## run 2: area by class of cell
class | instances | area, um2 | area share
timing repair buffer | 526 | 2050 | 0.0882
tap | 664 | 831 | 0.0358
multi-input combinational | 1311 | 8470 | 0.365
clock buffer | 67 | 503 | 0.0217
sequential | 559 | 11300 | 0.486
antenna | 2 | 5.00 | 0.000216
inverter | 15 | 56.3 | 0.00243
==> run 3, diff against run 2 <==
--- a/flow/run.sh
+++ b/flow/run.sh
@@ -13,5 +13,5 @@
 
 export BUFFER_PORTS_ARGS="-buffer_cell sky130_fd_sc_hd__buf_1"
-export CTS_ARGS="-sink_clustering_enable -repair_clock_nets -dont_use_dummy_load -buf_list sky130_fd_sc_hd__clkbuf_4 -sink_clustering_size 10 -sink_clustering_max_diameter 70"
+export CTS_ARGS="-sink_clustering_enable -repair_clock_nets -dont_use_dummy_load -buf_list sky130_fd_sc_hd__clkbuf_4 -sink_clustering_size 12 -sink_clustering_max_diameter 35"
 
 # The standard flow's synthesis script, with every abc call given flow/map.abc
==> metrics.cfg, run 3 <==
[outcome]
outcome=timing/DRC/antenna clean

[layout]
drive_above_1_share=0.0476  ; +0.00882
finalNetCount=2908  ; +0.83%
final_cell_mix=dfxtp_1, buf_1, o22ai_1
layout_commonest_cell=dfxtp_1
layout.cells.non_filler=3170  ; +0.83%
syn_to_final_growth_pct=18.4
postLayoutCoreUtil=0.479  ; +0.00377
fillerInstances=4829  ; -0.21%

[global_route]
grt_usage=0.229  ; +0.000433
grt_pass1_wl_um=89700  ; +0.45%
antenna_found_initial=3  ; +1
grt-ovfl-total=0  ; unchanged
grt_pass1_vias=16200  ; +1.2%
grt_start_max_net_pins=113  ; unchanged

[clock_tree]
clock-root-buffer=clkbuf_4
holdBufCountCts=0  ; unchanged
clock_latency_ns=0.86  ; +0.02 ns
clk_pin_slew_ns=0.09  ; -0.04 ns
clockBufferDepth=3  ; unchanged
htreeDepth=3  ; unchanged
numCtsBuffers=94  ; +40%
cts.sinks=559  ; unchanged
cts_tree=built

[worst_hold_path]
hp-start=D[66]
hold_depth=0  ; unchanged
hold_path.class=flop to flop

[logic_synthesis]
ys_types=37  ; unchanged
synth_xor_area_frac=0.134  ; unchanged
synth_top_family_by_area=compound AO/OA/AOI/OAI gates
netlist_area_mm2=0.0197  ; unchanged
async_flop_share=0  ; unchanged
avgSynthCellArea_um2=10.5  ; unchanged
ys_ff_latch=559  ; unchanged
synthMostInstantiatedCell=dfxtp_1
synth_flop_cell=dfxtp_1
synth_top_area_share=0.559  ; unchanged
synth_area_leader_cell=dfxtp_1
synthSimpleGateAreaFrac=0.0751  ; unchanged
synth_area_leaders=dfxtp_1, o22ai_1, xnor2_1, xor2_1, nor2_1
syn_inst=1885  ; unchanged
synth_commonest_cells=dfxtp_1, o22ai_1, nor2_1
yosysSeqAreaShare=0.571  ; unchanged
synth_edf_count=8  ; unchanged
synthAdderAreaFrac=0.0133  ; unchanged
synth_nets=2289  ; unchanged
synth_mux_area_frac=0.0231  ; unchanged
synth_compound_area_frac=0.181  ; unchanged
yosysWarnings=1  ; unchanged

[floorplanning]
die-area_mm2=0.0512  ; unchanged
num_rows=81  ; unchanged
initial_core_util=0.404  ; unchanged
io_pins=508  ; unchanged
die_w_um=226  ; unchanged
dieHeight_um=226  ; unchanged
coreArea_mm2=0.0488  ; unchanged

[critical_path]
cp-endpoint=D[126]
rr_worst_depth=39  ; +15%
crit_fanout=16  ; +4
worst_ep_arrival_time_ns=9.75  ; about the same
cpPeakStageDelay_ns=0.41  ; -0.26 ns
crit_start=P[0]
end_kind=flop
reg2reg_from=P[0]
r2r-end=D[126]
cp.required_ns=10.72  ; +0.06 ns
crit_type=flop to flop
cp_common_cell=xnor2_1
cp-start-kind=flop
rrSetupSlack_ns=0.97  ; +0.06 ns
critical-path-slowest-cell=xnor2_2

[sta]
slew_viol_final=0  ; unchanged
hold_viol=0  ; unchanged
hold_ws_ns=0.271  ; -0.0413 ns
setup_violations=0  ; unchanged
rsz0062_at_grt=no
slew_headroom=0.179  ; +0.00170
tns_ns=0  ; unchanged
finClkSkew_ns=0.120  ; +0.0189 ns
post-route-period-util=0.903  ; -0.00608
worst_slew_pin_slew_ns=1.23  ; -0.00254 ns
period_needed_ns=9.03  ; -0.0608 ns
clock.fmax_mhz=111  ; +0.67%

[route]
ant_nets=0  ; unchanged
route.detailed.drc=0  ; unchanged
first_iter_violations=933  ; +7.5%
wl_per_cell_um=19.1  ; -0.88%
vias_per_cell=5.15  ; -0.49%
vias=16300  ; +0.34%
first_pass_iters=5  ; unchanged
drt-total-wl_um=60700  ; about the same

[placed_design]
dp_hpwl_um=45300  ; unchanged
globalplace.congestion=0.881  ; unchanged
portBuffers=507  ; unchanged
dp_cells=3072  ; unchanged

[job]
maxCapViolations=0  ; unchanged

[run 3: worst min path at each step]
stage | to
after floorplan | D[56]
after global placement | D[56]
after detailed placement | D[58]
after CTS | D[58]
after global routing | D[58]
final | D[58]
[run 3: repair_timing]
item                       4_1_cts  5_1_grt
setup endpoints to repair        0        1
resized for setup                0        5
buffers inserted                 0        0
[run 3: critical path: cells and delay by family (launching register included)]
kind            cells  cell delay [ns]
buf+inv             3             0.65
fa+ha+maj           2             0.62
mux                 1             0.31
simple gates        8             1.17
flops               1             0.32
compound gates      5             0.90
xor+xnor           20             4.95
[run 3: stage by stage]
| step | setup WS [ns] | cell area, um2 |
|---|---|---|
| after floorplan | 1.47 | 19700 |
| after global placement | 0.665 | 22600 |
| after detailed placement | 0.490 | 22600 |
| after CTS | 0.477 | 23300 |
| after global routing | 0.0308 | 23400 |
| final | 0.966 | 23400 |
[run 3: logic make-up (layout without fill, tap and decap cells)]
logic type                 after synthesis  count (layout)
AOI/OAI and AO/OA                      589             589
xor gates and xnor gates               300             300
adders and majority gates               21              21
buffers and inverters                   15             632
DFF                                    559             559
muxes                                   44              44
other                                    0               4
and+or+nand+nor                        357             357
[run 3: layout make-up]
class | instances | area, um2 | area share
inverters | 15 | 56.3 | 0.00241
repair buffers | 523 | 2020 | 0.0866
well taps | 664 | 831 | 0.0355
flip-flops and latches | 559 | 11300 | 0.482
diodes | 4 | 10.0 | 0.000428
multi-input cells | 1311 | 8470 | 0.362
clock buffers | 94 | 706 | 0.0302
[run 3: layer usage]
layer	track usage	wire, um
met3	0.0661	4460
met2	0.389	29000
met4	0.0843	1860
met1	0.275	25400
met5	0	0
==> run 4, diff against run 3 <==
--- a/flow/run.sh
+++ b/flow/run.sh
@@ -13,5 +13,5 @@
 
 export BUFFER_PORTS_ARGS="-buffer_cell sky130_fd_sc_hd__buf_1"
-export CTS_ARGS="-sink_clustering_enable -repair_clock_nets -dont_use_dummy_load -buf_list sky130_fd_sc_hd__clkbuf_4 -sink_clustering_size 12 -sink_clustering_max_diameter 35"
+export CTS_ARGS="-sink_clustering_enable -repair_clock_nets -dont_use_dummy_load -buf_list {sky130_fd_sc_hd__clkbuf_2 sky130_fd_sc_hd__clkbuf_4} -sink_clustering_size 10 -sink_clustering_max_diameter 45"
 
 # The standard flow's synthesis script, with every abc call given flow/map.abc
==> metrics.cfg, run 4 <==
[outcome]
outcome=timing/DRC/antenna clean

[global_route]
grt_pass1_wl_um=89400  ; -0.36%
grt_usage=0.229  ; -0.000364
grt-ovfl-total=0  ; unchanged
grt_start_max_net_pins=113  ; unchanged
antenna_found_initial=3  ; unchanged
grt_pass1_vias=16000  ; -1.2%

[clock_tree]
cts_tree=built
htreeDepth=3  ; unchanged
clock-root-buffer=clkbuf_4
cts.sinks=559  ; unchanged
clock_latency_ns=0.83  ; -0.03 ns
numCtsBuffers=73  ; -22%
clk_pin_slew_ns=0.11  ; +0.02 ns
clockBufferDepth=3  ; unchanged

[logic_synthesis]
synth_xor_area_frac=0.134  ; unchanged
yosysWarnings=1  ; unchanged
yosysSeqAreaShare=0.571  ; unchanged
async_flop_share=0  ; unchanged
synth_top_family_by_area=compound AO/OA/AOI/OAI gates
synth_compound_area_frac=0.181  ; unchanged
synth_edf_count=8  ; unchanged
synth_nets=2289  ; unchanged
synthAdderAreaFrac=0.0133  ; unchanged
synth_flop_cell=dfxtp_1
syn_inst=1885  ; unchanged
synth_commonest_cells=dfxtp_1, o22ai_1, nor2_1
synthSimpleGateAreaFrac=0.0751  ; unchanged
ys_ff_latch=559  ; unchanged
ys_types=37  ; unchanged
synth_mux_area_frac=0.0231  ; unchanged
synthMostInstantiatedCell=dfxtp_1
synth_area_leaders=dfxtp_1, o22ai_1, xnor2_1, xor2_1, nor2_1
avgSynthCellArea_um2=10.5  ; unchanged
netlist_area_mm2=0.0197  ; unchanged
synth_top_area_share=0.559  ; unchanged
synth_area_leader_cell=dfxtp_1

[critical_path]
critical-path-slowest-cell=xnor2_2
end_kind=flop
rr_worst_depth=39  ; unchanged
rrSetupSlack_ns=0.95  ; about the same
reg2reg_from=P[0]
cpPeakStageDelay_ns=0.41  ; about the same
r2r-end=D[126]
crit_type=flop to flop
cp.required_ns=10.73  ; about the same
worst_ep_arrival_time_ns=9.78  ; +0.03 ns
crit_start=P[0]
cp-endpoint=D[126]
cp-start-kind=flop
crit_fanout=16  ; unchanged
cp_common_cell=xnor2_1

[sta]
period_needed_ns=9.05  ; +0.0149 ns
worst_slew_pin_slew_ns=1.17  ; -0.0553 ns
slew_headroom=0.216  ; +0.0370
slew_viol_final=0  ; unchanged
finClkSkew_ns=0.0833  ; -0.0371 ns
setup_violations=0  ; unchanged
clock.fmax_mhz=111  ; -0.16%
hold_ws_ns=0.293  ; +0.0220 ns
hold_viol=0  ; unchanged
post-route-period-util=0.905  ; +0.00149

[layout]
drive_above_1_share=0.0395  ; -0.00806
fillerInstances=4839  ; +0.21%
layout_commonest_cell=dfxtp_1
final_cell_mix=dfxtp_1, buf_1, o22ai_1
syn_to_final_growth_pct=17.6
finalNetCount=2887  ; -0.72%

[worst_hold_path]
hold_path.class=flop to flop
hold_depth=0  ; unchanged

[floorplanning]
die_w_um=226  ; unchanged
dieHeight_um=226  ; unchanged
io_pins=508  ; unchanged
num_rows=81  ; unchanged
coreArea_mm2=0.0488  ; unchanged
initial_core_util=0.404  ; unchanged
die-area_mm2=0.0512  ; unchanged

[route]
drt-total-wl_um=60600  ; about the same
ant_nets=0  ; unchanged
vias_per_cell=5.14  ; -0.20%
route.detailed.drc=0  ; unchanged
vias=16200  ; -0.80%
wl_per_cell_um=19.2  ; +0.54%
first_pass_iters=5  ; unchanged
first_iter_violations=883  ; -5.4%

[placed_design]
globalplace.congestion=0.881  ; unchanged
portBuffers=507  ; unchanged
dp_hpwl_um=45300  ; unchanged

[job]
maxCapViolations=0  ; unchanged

:: YOUR ASSIGNMENT ::
Say only how many lines in the records carry the word "input".

:: WORKED SOLUTION ::
2